This content is part of the Essential Guide: How to manage email security risks and threats

How are tech support scams using phishing emails?

Threat actors are using phishing email campaigns to fool users with tech support scams and fake Blue Screens of Death. Learn how these campaigns work with expert Nick Lewis.

Tech support scams seem like old news, but Microsoft issued a warning recently about an expanded phishing campaign where threat actors posed as legitimate technical support staff and even tricked some users with a fake Blue Screen of Death (BSOD). How does this campaign work, and how it is different from typical tech support scams?

Tech support scams are social engineering variants that try to convince targets that there's a problem with their computer, license or account. From there, the attacker contacts the user to try and help them solve the issue.

Microsoft recently posted a blog about a phishing email used for tech support scams -- it is believed that the contact information used could have been harvested from one of the data breaches that leaked millions of email addresses.

Tech support scams are also carried out through unsolicited phone calls in which the caller says he can fix the user's computer.
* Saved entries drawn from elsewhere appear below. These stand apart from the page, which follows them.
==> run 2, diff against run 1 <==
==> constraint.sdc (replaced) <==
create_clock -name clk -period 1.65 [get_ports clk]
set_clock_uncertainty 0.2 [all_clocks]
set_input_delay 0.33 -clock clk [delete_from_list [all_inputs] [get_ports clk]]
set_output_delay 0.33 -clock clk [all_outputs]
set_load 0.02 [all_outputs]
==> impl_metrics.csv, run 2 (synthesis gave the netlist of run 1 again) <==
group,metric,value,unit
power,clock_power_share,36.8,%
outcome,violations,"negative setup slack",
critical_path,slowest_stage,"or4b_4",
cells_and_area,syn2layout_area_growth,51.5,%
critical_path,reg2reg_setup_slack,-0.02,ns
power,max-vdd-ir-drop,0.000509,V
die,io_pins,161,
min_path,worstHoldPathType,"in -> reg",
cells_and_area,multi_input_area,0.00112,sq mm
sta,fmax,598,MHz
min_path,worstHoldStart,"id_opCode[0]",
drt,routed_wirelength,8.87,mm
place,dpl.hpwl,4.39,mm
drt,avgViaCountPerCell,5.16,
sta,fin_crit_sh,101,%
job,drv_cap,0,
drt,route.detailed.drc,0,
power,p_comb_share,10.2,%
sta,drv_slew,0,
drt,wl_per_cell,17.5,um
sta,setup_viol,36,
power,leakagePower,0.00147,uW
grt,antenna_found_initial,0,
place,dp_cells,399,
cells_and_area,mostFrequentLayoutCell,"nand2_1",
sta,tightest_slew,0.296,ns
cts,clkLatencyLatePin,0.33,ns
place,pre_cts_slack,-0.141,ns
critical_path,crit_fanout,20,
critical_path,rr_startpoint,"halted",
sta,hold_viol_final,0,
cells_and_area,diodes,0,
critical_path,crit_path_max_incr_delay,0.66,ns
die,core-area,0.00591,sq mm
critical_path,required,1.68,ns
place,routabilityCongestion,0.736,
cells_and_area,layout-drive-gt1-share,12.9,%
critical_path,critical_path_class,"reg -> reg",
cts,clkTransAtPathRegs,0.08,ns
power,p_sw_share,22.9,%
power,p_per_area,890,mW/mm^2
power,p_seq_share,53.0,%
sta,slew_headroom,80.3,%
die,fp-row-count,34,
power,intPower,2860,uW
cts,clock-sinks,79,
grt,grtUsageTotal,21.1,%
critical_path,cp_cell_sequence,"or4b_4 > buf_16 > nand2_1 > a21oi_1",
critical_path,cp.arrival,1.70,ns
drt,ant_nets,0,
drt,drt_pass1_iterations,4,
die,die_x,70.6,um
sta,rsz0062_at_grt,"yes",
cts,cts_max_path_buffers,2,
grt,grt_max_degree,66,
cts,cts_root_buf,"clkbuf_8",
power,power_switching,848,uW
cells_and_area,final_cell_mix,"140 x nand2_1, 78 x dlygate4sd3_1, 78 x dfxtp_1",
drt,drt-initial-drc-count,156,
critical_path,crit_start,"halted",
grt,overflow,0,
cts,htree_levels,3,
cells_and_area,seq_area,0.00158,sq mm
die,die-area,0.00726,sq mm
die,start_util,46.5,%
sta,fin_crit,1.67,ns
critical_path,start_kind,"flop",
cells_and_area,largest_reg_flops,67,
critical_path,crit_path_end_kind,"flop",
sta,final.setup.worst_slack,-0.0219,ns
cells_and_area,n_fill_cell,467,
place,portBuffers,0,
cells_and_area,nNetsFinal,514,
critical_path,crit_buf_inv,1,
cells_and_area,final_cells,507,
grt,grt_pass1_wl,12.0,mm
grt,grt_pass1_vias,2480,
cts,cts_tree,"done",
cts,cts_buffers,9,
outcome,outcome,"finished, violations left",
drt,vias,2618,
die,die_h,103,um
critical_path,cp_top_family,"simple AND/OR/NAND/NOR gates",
Users should be aware that tech support scams can occur through email and other means to get targets to contact fake tech support hotlines or to install software that supposedly helps prevent fraud.
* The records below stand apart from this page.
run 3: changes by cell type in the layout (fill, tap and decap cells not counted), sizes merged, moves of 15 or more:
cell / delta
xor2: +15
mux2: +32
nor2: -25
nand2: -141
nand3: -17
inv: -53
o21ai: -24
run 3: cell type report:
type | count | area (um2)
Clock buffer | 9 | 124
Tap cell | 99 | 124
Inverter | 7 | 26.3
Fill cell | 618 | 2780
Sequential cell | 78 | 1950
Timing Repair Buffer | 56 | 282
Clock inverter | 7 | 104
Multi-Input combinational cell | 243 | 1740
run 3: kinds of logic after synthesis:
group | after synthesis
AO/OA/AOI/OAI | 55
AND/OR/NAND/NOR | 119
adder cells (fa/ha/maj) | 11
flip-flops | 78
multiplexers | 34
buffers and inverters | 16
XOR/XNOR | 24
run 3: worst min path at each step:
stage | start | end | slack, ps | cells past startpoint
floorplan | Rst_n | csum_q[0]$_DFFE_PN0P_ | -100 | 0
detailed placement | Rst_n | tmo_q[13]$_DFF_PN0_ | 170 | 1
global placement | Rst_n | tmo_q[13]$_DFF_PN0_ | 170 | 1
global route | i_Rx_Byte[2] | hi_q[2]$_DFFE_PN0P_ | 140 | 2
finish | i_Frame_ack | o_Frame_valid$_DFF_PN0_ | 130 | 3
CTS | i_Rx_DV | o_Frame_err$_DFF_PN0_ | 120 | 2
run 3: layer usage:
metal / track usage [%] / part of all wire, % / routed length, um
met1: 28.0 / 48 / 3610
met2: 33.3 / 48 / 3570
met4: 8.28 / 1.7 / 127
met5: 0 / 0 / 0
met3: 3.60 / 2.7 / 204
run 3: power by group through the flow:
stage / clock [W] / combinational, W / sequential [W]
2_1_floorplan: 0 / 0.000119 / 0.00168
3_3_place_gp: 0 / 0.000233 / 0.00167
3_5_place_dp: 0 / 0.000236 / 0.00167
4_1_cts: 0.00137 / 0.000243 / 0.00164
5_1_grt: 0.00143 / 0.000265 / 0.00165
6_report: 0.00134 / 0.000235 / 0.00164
This particular tech support scam is somewhat different than conventional approaches; instead of using malicious web advertisements to spread tech support malware or cold-calling unsuspecting users, this campaign uses phishing emails. Once victims click on a malicious link in an email, they are sent to a page that appears to be a legitimate tech support page for Microsoft or other well-known vendors. In some cases, threat actors generate a fake BSOD to further convince victims that their systems are in need of maintenance.

Just like phone calls, phishing emails use standard techniques in which legitimate brands like Microsoft are used to notify the target that some type of transaction or problem was detected. This then entices the user to click on the given URL for additional information, as well as to provide a method of payment for the fraudulent tech support.

Since legitimate businesses often send notifications about transactions to help users identify fraudulent activity on their accounts, it's a good idea to closely monitor and investigate unsolicited transactions. Users should also be aware of potential fake BSODs and should try to verify if alleged issues are genuine.